Did you know you can be arrested and charged with possessing marijuana even if it’s not in your physical possession? Most people think the drugs must be found on your person, such as in your pocket or belongings, to get into legal crosshairs. However, there is more to it.
Constructive possession of marijuana extends beyond mere physical custody. It involves situations where you have knowledge of the presence of marijuana, the ability to control it and the intent to exercise that control. In other words, you could face legal repercussions for marijuana possession if it is within your sphere of control.
Real-life scenarios of constructive possession
Imagine you share a home with roommates, and marijuana is found in a common area like the living room. The drugs may not be in your direct possession, but it can be proven that you were aware of their presence and had the ability to control or access them. You could be charged with constructive possession.

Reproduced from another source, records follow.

==> exp/xenon: inputs <==
Design GameModeEazy, start of the top module:
module GameModeEazy(
input wire clk,
input wire rst,
input wire load,
input wire [63:0] load_board,
input wire [3:0]btn,
input wire [3:0]mode,
output wire [63:0] num,
output wire [15:0] judge
    );
reg [63:0] num_reg; 
reg [63:0] num_reg_last;
reg [3:0]position_reg;
reg [1:0]count;
assign num = num_reg;
judge m0(.num(num),.judge(judge));
always @ (posedge clk)
if (rst) begin
	num_reg = 64'b0001000000000000000000000000000000000000000000000000000000010000;
	count = 2'b00;
end
else if (load) begin
	num_reg = load_board;
end
else if (mode==4'b0011) begin
	if (count==2'b11) count=2'b00; else count=count+1'b1;
	num_reg_last=num_reg;
		if (btn[0]==1)
		begin		
			if (num_reg[3:0]==4'b0000)
				begin
					num_reg[3:0]=num_reg[19:16];
					num_reg[19:16]=4'b0000;
				end
			if (num_reg[7:4]==4'b0000)
				begin
					num_reg[7:4]=num_reg[23:20];
					num_reg[23:20]=4'b0000;
				end	
			if (num_reg[11:8]==4'b0000)
				begin
  ...
clock: 28.0 ns
lec_check: 0
cap_margin: 5
cell_pad_in_sites_global_placement: 3
core_margin: 2
core_utilization: 40
place_density_lb_addon: 0.11
slew_margin: 15
tns_end_percent: 90
run.sh (not shown) runs the stock make flow with config.mk's settings and CLKGATE_MAP_FILE=.
==> inputs of exp/lagoon, as changes to exp/xenon <==
CAP_MARGIN = 20   (was 5)
CELL_PAD_IN_SITES_GLOBAL_PLACEMENT = unset   (was 3)
CORE_UTILIZATION = 28   (was 40)
GPL_ROUTABILITY_DRIVEN = 1   (was unset)
PLACE_DENSITY_LB_ADDON = unset   (was 0.11)
SLEW_MARGIN = 20   (was 15)
TNS_END_PERCENT = unset   (was 90)
==> flow/constraint.sdc (replaced) <==
create_clock -name core_clock -period 33.1 [get_ports {clk}]
set_input_delay 6.6200 -clock core_clock [delete_from_list [all_inputs] [get_ports {clk}]]
set_output_delay 6.6200 -clock core_clock [all_outputs]
set_load 0.01 [all_outputs]
==> inputs of exp/harbor, as changes to exp/xenon <==
CAP_MARGIN = 20   (was 5)
CELL_PAD_IN_SITES_GLOBAL_PLACEMENT = unset   (was 3)
CORE_UTILIZATION = 58   (was 40)
GPL_ROUTABILITY_DRIVEN = 1   (was unset)
PLACE_DENSITY_LB_ADDON = unset   (was 0.11)
SLEW_MARGIN = 20   (was 15)
TNS_END_PERCENT = unset   (was 90)
==> flow/constraint.sdc (replaced) <==
create_clock -name core_clock -period 21.9 [get_ports {clk}]
set_input_delay 4.3800 -clock core_clock [delete_from_list [all_inputs] [get_ports {clk}]]
set_output_delay 4.3800 -clock core_clock [all_outputs]
set_load 0.01 [all_outputs]
==> inputs of exp/amber, as changes to exp/xenon <==
CAP_MARGIN = 20   (was 5)
CELL_PAD_IN_SITES_GLOBAL_PLACEMENT = unset   (was 3)
CORE_UTILIZATION = 51   (was 40)
GPL_ROUTABILITY_DRIVEN = 1   (was unset)
PLACE_DENSITY_LB_ADDON = unset   (was 0.11)
SLEW_MARGIN = 20   (was 15)
TNS_END_PERCENT = unset   (was 90)
==> flow/constraint.sdc (replaced) <==
create_clock -name core_clock -period 21.3 [get_ports {clk}]
set_input_delay 4.2600 -clock core_clock [delete_from_list [all_inputs] [get_ports {clk}]]
set_output_delay 4.2600 -clock core_clock [all_outputs]
set_load 0.01 [all_outputs]
==> qor summary <==
item	exp/lagoon	exp/amber	exp/xenon	exp/harbor
Count of maximum capacitance violations	0	-	0	-
Gp weighted congestion	1.13	1.26	1.12	1.31
Post-CTS resize count	0	388	18	441
Post-route fraction of the period consumed by the critical path	95.4%	-	98.1%	-
Outcome	complete, no violations	aborted with a tool error	complete, no violations	aborted with a tool error
Stage where the flow stopped	-	global routing (5_1_grt)	-	global routing (5_1_grt)
Non-filler instance count after layout	8899	-	8495	-
Chip Area	0.164 mm^2	0.0906 mm^2	0.115 mm^2	0.0798 mm^2
Hold EP	count[0]	-	count[0]	-
Non-clock buffer share	7.16%	-	9.76%	-
Start of the worst register-to-register path	num_reg[30]	-	num_reg[4]	-
Clock tree from TritonCTS	built	-	built	-
Worst Clk Skew	29.2 ps	-	23.9 ps	-
Worst Hold Path Cells	2	-	2	-
Hold crit path type	flop to flop	-	flop to flop	-
Detailed router's first-iteration violation count	9370	-	9572	-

Similarly, if you’re the registered owner of a vehicle in which marijuana is discovered, you could potentially face charges if it’s established that you knew about the drugs being in the car and had the authority to control the vehicle and its contents.
What are the potential penalties?
Usually, the facts and circumstances of your drug offense will determine the legal penalties if convicted. Factors such as the amount of drugs involved, your criminal history and the presence of aggravating factors in your offense will come into play. You could be looking at felony or misdemeanor charges.
Therefore, it is in your best interests to seek informed legal guidance to explore the best defense strategies informed by the particulars of your case.